Today, we generate a huge amount of data with everything we do. Not long ago, a website owner might know just the number of visitors he had to his website. Now, a website owner knows how much time readers spend on each webpage. He knows how much time readers spend reading an article or blog post and where users’ moved their mouse on the page during their visit. A data scientist can take this information and utilize it to help the website provide a better user experience.
The same is true for software-based services. A data scientist can use the massive amount of user data created when using the software to build a better or more efficient service model. Although data scientists can sometimes help develop an idea for a new product.
RS: Can you name a product that data scientists help create?
YU: Netflix used to hold a competition for data scientists to create a better way to determine the future value users would assign to a TV series or movie. Netflix then used this algorithm as basis for its decision to produce the U.S. remake of the TV show “House of Cards.” The company determined using its own subscriber data that viewers of the original British show also liked watching movies directed by David Fincher or films starring Kevin Spacey. So when the remake was pitched with Fincher and Spacey attached, Netflix decided to produce it.
RS: What problems do you work on at Pipl?
YU: The main goal of our technology is to identify the person for whom our user is searching and provide all relevant data about them from the web. The main challenge is creating an algorithm that returns all the data and only the data that belongs to a specific person among the billions of records that exist. At Pipl our algorithm uses a special statistical model to determine if a piece of data belongs to the specific person desired. Improving this statistical model is a never-ending quest and one of my main responsibilities.

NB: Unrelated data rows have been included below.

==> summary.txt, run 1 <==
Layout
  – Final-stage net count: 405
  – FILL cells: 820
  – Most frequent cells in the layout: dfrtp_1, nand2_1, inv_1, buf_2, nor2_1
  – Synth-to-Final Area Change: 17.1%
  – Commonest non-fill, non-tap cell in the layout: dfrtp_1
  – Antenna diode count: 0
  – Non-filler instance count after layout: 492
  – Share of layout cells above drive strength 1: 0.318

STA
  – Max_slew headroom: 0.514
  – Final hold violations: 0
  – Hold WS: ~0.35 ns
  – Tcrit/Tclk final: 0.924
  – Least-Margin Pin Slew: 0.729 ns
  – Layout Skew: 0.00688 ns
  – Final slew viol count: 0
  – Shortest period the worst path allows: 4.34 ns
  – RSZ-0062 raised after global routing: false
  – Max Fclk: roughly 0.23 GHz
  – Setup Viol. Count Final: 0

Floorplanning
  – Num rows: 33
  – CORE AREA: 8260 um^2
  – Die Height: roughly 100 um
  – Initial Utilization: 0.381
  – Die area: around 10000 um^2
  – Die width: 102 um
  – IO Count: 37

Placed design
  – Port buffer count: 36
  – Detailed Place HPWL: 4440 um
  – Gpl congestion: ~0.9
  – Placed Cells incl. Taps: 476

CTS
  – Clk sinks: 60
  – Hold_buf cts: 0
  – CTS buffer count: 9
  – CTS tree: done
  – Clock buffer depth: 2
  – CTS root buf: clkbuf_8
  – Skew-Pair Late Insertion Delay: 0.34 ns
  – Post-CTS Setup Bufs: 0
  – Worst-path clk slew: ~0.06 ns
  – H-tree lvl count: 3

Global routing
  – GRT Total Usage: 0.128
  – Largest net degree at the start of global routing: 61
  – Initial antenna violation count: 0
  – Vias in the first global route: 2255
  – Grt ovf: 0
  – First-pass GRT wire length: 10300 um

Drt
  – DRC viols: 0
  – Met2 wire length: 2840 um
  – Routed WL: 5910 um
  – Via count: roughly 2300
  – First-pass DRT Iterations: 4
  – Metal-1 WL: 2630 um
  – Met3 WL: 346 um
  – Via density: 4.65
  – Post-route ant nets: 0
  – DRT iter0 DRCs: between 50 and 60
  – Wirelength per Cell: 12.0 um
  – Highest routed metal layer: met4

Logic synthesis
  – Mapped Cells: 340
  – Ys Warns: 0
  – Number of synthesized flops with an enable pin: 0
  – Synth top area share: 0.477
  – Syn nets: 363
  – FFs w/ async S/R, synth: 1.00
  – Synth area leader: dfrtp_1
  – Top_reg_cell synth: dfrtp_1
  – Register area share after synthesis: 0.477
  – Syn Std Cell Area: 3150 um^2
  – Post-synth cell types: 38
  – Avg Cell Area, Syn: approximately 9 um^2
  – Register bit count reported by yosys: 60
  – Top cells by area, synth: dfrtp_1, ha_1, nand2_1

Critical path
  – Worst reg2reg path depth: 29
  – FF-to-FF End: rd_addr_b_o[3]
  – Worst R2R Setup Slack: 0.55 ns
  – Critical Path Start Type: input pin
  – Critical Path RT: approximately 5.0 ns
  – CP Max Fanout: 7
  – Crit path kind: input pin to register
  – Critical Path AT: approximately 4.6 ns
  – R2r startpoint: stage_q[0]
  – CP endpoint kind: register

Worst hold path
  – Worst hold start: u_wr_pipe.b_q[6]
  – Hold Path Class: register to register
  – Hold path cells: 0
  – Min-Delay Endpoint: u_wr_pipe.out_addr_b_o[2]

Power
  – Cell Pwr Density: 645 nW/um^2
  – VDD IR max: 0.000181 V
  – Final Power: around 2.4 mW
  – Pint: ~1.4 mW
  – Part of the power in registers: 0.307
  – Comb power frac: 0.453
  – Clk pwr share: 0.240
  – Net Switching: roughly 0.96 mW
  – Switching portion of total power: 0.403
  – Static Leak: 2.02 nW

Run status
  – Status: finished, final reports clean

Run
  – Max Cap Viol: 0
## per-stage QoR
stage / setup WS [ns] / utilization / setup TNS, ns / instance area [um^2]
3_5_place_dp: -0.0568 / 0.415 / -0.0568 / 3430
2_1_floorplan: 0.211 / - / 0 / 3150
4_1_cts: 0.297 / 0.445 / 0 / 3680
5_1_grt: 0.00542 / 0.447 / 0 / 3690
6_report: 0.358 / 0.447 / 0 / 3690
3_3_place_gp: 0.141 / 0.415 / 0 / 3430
==> config.mk <==
export PLATFORM = sky130hd
export DESIGN_NAME = mem_port_arbiter
export DESIGN_NICKNAME = d
export VERILOG_FILES = /design/src/rtl/riscv_mem_pkg.sv /design/src/rtl/mem_port_arbiter_fetch_buffer.sv /design/src/rtl/mem_port_arbiter.sv
export SDC_FILE = /design/constraint.sdc
export NUM_CORES = 1
export LEC_CHECK = 0
export ABC_AREA = 1
export BUFFER_PORTS_ARGS = -buffer_cell sky130_fd_sc_hd__buf_2
export CELL_PAD_IN_SITES_DETAIL_PLACEMENT = 1
export CELL_PAD_IN_SITES_GLOBAL_PLACEMENT = 2
export CORE_MARGIN = 3
export CORE_UTILIZATION = 29
export CTS_BUF_LIST = sky130_fd_sc_hd__clkbuf_8
export DETAILED_ROUTE_END_ITERATION = 12
export PLACE_DENSITY_LB_ADDON = 0.15
export SLEW_MARGIN = 0
export SYNTH_ARGS = -nofsm -noshare
export SYNTH_HDL_FRONTEND = slang
export SYNTH_SLANG_ARGS = --single-unit
==> constraint.sdc <==
create_clock -name clk -period 2.14 [get_ports clk]
set_input_delay 0.428 -clock clk [delete_from_list [all_inputs] [get_ports clk]]
set_output_delay 0.428 -clock clk [all_outputs]
set_load 0.03 [all_outputs]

RS: What do you think is the most interesting use of people data?
YU: I think the most interesting application of people data is for fraud detection. When combined with behavioral data, IP addresses and other types of data, people data can allow risk professionals to implement very sophisticated methods for detecting fraud.

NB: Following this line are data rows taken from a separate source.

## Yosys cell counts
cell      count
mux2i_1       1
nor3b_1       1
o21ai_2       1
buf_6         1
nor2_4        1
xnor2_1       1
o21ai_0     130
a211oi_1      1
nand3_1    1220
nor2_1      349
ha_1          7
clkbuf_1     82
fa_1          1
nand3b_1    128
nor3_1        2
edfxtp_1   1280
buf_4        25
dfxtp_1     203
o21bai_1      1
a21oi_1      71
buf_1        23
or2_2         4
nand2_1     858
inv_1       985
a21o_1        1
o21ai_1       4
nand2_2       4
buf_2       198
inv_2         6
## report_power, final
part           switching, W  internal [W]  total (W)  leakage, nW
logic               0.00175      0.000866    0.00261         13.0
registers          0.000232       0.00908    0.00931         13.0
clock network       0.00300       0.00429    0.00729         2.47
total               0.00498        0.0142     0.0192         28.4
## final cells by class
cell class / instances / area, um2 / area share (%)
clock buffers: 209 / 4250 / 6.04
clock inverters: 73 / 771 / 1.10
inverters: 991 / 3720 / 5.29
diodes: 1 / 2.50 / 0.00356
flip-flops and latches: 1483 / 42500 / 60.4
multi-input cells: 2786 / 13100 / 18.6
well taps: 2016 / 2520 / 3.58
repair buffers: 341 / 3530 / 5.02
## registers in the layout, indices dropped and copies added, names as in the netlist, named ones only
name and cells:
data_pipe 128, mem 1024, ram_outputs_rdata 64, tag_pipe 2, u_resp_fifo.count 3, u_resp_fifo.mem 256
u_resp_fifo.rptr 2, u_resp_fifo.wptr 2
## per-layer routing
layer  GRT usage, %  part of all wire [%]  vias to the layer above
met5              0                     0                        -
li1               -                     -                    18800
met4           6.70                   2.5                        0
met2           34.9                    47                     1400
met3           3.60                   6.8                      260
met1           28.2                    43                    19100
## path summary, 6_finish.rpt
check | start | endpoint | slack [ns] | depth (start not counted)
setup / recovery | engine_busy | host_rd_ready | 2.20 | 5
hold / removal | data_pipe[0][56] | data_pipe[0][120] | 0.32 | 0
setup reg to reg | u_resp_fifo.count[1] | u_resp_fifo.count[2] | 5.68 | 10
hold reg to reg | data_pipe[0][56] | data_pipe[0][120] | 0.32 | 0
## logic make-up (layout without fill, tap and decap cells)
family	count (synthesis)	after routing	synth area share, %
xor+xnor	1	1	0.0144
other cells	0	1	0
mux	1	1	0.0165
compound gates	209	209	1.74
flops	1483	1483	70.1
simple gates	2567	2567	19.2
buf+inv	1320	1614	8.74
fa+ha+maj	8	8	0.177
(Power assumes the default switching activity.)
File: src/rtl/viterbi_pkg.sv
// Shared constants and trellis helpers for the K=7, rate-1/2 (133/171 octal)
// Viterbi add-compare-select datapath.
package viterbi_pkg;

  localparam int unsigned K       = 7;
  localparam int unsigned NSTATES = 64;
  localparam int unsigned SW      = 6;
  localparam logic [K-1:0] G0     = 7'o133;
  localparam logic [K-1:0] G1     = 7'o171;

  // Encoder output {e1,e0} when input bit u is shifted into state
  function automatic logic [1:0] exp_bits(input logic [SW-1:0] state, input logic u);
    logic [K-1:0] r;
    r = {state, u};
    return {^(r & G1), ^(r & G0)};
  endfunction

  // Hamming distance between two bit pairs (0..2)
  function automatic logic [1:0] hamming2(input logic [1:0] rx, input logic [1:0] exp);
    logic [1:0] d;
    d = rx ^ exp;
    return 2'(d[0]) + 2'(d[1]);
  endfunction

endpackage

File: src/rtl/viterbi_acs_cell.sv
// One add-compare-select butterfly half: picks the cheaper of two
// predecessor paths into a single next state. Ties go to predecessor p0.
module viterbi_acs_cell
  import viterbi_pkg::*;
#(
  parameter int unsigned MW = 7
) (
  input  logic [MW-1:0] pm0,
  input  logic [MW-1:0] pm1,
  input  logic [1:0]    bm0,
  input  logic [1:0]    bm1,
  output logic [MW-1:0] metric_c,
  output logic          dec_c
);

  logic [MW-1:0] cand0;
  logic [MW-1:0] cand1;

  // Saturating add: once the metric is within 1 of full scale it pins at max
  function automatic logic [MW-1:0] sat_add(input logic [MW-1:0] pm, input logic [1:0] bm);
    if (&pm[MW-1:1]) begin
      return '1;
    end
    return pm + MW'(bm);
  endfunction

  // Add both candidates, then select the smaller (p0 on ties)
  always_comb begin
    cand0    = sat_add(pm0, bm0);
    cand1    = sat_add(pm1, bm1);
    metric_c = cand0;
    dec_c    = 1'b0;
    if (cand1 < cand0) begin
      metric_c = cand1;
      dec_c    = 1'b1;
    end
  end

endmodule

RS: What are the main difficulties with using people data?
YU: The main problem with people data is that it loses its value quickly over time. This month’s data is worth more than last month’s data, which is worth significantly more than last year’s data, etc. The problem in this area is usually a lack of high-value data, not too much of it.
RS: How will Big Data change the way businesses operate in the next 5 years?
YU: I think in the future businesses will optimize more products based on the preferences of their users. When you visit websites you will increasingly find that their personalized to appeal to your tastes and usage habits. I also believe that businesses will increasingly require more hard data before embarking on product updates and launches.
RS: When would it be preferable to make a decision based on instinct instead of data?
YU: I think data in many instances will drive you to do the same thing but better. Let’s says you are a TV show producer and there is a good zombie show right now on television. If you ask a data scientist what type of show they should produce next, they will analyze all the data on viewers’ preferences and tell you, “Zombies are very popular right now.” They won’t be able to tell you that the next big TV show will be about aliens if there wasn’t a TV show about aliens when the viewer data was gathered.
Data science is much less capable of identifying a revolutionary or paradigm-shifting innovation. If you are considering doing something that is not mainstream at the moment, then going with your gut may be better than using existing data as the basis for your decision.
More generally, Big Data is useful to identify trends for industries that cater to or rely upon people. There might be a few exceptions, but I think most interesting Big Data solutions are about people.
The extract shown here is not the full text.